Humanitext Reader

ユスティニアヌス1世 · 学説彙纂 §23.2.42.pr-23.2.42.1

婚姻の品位と元老院議員の卑属の婚姻無効

3348 / 9271 箇所 · ラテン語

要旨

モデスティヌスは、婚姻においては合法性だけでなく品位も考慮されるべきであるという原則を示し、元老院議員の女性直系卑属と解放自由人や演劇関係者との婚姻は無効であることを述べる。

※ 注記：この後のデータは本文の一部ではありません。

$ cat src/core/piezo_led_driver_control.sv
// Sequencing and output control for a piezo buzzer and LED driver
// How it works
// Oscillator resistor pin tied high selects external drive, tone taken from the tone input.
// Oscillator resistor pin pulled low selects self drive from the internal oscillator.
// In external drive the first rising tone edge from shutdown only turns the boost on.
// Disabled piezo outputs are both driven low.
// In external drive a steady high tone input keeps the boost on without enabling the piezo outputs.
// The second rising tone edge in external drive enables outputs, positive following tone.
// With outputs enabled the negative output is the inverse of the positive output.
// Both inputs mostly low for 15 ms puts the block into shutdown.
// In self drive a high tone input runs the oscillator onto the outputs, low stops it.
// The LED sink follows the LED control input, so PWM dims the LEDs.
// The boost stays on whenever the tone or the LED input is high.
// The host sends one power-up edge and then the tone as a square wave.
// Shutdown clears the edge sequencing so a new first edge is needed.
`timescale 1ns/10ps
`default_nettype none
module piezo_led_driver_control #(
    parameter int unsigned IDLE_CYCLES = piezo_pkg::IDLE_CYCLES,
    parameter int unsigned OSC_HALF    = piezo_pkg::OSC_HALF_DEFAULT
) (
    input  wire logic      clock_in,         // 100 MHz system clock
    input  wire logic      rst_n_in,         // Async reset, active low
    input  wire logic      tone_in,          // Tone / enable pin from host
    input  wire logic      led_ctrl_in,      // LED control pin from host
    input  wire logic      osc_resistor_pin_in, // High: external drive, low: self drive
    output logic           boost_en_out,     // Boost converter enable
    output logic           piezo_out_pos_out,// Positive piezo output
    output logic           piezo_out_neg_out,// Negative piezo output
    output logic           led_sink_pin_out, // LED current sink enable
    output logic           self_drive_out    // Mode in use, high for self drive
);
    // Synchronisers
    logic [1:0] tone_sync_q, led_sync_q, mode_sync_q;
    logic [1:0] tone_sync_d, led_sync_d, mode_sync_d;
    logic       tone_s, led_s, mode_ext;
    logic       tone_prev_q, tone_prev_d;

    always_comb begin
        tone_sync_d = {tone_sync_q[0], tone_in};
        led_sync_d  = {led_sync_q[0], led_ctrl_in};
        mode_sync_d = {mode_sync_q[0], osc_resistor_pin_in};
        tone_prev_d = tone_s;
    end

    always_ff @(posedge clock_in or negedge rst_n_in) begin
        if (!rst_n_in) begin
            tone_sync_q <= piezo_pkg::SYNC_RESET;
            led_sync_q  <= piezo_pkg::SYNC_RESET;
            mode_sync_q <= piezo_pkg::SYNC_RESET;
            tone_prev_q <= 1'b0;
        end else begin
            tone_sync_q <= tone_sync_d;
            led_sync_q  <= led_sync_d;
            mode_sync_q <= mode_sync_d;
            tone_prev_q <= tone_prev_d;
        end
    end

    assign tone_s   = tone_sync_q[1];
    assign led_s    = led_sync_q[1];
    assign mode_ext = mode_sync_q[1];

    logic tone_rise;
    assign tone_rise = tone_s & ~tone_prev_q;

    // Idle detection: majority of low samples over short windows, counted up to 15 ms
    logic [piezo_pkg::LOW_MAJ_W-1:0]  win_cnt_q, win_cnt_d, low_cnt_q, low_cnt_d;
    logic [piezo_pkg::IDLE_CNT_W-1:0] idle_cnt_q, idle_cnt_d;
    logic                             idle_q, idle_d;
    logic                             both_low;
    piezo_pkg::seq_state_e            state_q, state_d;

    assign both_low = ~tone_s & ~led_s;

    always_comb begin
        win_cnt_d  = win_cnt_q + 4'h1;
        low_cnt_d  = low_cnt_q + {3'h0, both_low};
        idle_cnt_d = idle_cnt_q;
        idle_d     = 1'b0;
        if (tone_s || led_s) begin
            idle_d = 1'b0;
        end
        if (win_cnt_q == piezo_pkg::LOW_MAJ_WINDOW) begin
            win_cnt_d = '0;
            low_cnt_d = '0;
            if (low_cnt_q >= piezo_pkg::LOW_MAJ_THRESH) begin
                if (idle_cnt_q < piezo_pkg::IDLE_CNT_W'(IDLE_CYCLES)) begin
                    idle_cnt_d = idle_cnt_q + 21'h10;
                end
            end else begin
                idle_cnt_d = '0;
            end
        end
        if (idle_cnt_q >= piezo_pkg::IDLE_CNT_W'(IDLE_CYCLES)) begin
            idle_d = 1'b1;
        end
        if (tone_rise || (led_s && state_q == piezo_pkg::ST_SHUTDOWN)) begin
            // Waking must clear a saturated idle count, or the boost drops again
            idle_cnt_d = '0;
            idle_d     = 1'b0;
        end
    end

    always_ff @(posedge clock_in or negedge rst_n_in) begin
        if (!rst_n_in) begin
            win_cnt_q  <= '0;
            low_cnt_q  <= '0;
            idle_cnt_q <= '0;
            idle_q     <= 1'b1;
        end else begin
            win_cnt_q  <= win_cnt_d;
            low_cnt_q  <= low_cnt_d;
            idle_cnt_q <= idle_cnt_d;
            idle_q     <= idle_d;
        end
    end

    // Sequencer

    always_comb begin
        state_d = state_q;
        case (state_q)
            piezo_pkg::ST_SHUTDOWN: begin
                if (tone_rise) begin
                    state_d = piezo_pkg::ST_BOOST;
                end else if (led_s) begin
                    state_d = piezo_pkg::ST_BOOST;
                end
            end
            piezo_pkg::ST_BOOST: begin
                if (idle_q && both_low) begin
                    state_d = piezo_pkg::ST_SHUTDOWN;
                end else if (tone_rise && mode_ext) begin
                    state_d = piezo_pkg::ST_ACTIVE;
                end
            end
            piezo_pkg::ST_ACTIVE: begin
                if (idle_q && both_low) begin
                    state_d = piezo_pkg::ST_SHUTDOWN;
                end
            end
            default: state_d = piezo_pkg::ST_SHUTDOWN;
        endcase
    end

    always_ff @(posedge clock_in or negedge rst_n_in) begin
        if (!rst_n_in) begin
            state_q <= piezo_pkg::ST_SHUTDOWN;
        end else begin
            state_q <= state_d;
        end
    end

    // Internal oscillator, runs only while tone is high in self drive
    logic [piezo_pkg::OSC_CNT_W-1:0] osc_cnt_q, osc_cnt_d;
    logic                            osc_q, osc_d;
    logic                            osc_run;

    assign osc_run = ~mode_ext & tone_s & (state_q != piezo_pkg::ST_SHUTDOWN);

    always_comb begin
        osc_cnt_d = '0;
        osc_d     = 1'b0;
        if (osc_run) begin
            osc_d     = osc_q;
            osc_cnt_d = osc_cnt_q + 20'h1;
            if (osc_cnt_q >= piezo_pkg::OSC_CNT_W'(OSC_HALF - 1)) begin
                osc_cnt_d = '0;
                osc_d     = ~osc_q;
            end
        end
    end

    always_ff @(posedge clock_in or negedge rst_n_in) begin
        if (!rst_n_in) begin
            osc_cnt_q <= '0;
            osc_q     <= 1'b0;
        end else begin
            osc_cnt_q <= osc_cnt_d;
            osc_q     <= osc_d;
        end
    end

    // Output registers
    piezo_pkg::drive_s drv_q, drv_d;
    logic              enabled;

    always_comb begin
        enabled           = 1'b0;
        drv_d.boost_en    = (state_d != piezo_pkg::ST_SHUTDOWN);
        drv_d.led_sink_en = led_s;
        drv_d.piezo_pos   = 1'b0;
        drv_d.piezo_neg   = 1'b0;
        if (mode_ext) begin
            enabled = (state_d == piezo_pkg::ST_ACTIVE);
            if (enabled) begin
                drv_d.piezo_pos = tone_s;
            end
        end else begin
            enabled = osc_run;
            if (enabled) begin
                drv_d.piezo_pos = osc_q;
            end
        end
        if (enabled) begin
            drv_d.piezo_neg = ~drv_d.piezo_pos;
        end
    end

    always_ff @(posedge clock_in or negedge rst_n_in) begin
        if (!rst_n_in) begin
            drv_q <= '0;
        end else begin
            drv_q <= drv_d;
        end
    end

    assign boost_en_out      = drv_q.boost_en;
    assign piezo_out_pos_out = drv_q.piezo_pos;
    assign piezo_out_neg_out = drv_q.piezo_neg;
    assign led_sink_pin_out  = drv_q.led_sink_en;
    assign self_drive_out    = ~mode_ext;
endmodule
`default_nettype wire
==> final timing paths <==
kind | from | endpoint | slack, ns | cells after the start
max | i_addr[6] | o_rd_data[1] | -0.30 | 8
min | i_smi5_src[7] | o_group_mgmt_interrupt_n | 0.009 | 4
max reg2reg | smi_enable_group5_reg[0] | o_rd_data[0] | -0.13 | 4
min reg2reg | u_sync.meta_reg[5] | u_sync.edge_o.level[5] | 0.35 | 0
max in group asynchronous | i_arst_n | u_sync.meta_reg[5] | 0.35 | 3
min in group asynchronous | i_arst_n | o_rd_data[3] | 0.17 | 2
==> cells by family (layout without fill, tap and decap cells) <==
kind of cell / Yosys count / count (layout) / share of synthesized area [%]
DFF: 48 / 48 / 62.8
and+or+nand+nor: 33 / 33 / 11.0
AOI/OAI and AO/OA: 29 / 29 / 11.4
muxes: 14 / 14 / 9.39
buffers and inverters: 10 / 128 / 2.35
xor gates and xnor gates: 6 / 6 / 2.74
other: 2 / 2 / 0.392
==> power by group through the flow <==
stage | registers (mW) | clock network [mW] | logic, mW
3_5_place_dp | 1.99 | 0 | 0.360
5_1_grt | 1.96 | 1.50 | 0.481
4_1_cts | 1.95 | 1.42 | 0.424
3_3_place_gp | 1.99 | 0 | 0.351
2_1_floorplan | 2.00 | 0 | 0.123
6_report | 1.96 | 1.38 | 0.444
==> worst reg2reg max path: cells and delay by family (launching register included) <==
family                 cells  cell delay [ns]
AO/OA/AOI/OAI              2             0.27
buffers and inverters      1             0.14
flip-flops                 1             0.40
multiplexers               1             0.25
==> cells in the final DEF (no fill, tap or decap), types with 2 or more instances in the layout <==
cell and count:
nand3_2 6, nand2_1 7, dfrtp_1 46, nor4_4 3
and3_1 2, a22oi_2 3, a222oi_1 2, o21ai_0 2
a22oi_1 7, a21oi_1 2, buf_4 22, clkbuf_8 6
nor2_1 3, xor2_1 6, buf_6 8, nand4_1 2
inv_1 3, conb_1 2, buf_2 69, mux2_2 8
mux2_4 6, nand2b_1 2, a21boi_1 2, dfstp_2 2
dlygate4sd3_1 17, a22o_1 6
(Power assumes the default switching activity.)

[MODESTINUS libro singulari de ritu nuptiarum. ] §23.2.42.prSemper in coniunctionibus non solum quid liceat considerandum est, sed et quid honestum sit.
[モデスティヌス、婚姻の儀礼に関する一冊本] 婚姻関係においては、何が許されているかだけでなく、何が道徳的かも常に考慮されなければならない。
§23.2.42.1Si senatoris filia neptis proneptis libertino uel qui artem ludicram exercuit cuiusue pater materue id fecerit, nupserit, nuptiae non erunt.
もし元老院議員の娘、孫娘、あるいは曾孫娘が、解放自由人、もしくは、演劇を業とした者、あるいはその父若しくは母がそれをした者と結婚したならば、婚姻は存在しない。

語釈・文法注

  1. 23.2.42.prnon solum quid liceat ... sed et quid honestum sit — quid liceat(何が法的に許容されるか)と quid honestum sit(何が道徳的・社会的品位にかなうか)の対比。法的に禁じられていなくとも、社会的地位や道徳的観点(honestum)から控えるべき事柄があるという、ローマ法における道徳的・倫理的基準の重要性を示す有名な法格言である。
  2. 23.2.42.1libertino uel qui artem ludicram exercuit cuiusue pater materue id fecerit, nupserit — 女性が結婚することを表す自動詞 nupserit(nubere の未来完了・接続法完了)は与格を支配するため、名詞 libertino(解放自由人に)は与格である。続く uel 以下の qui(...する者)および cuiusue(あるいはその者の...)で始まる関係節は、先行詞 ei(その者に)が省略された形になっており、いずれも nupserit の与格目的語として並列されている。代名詞 id は artem ludicram exercere(演劇を業とすること)を指す。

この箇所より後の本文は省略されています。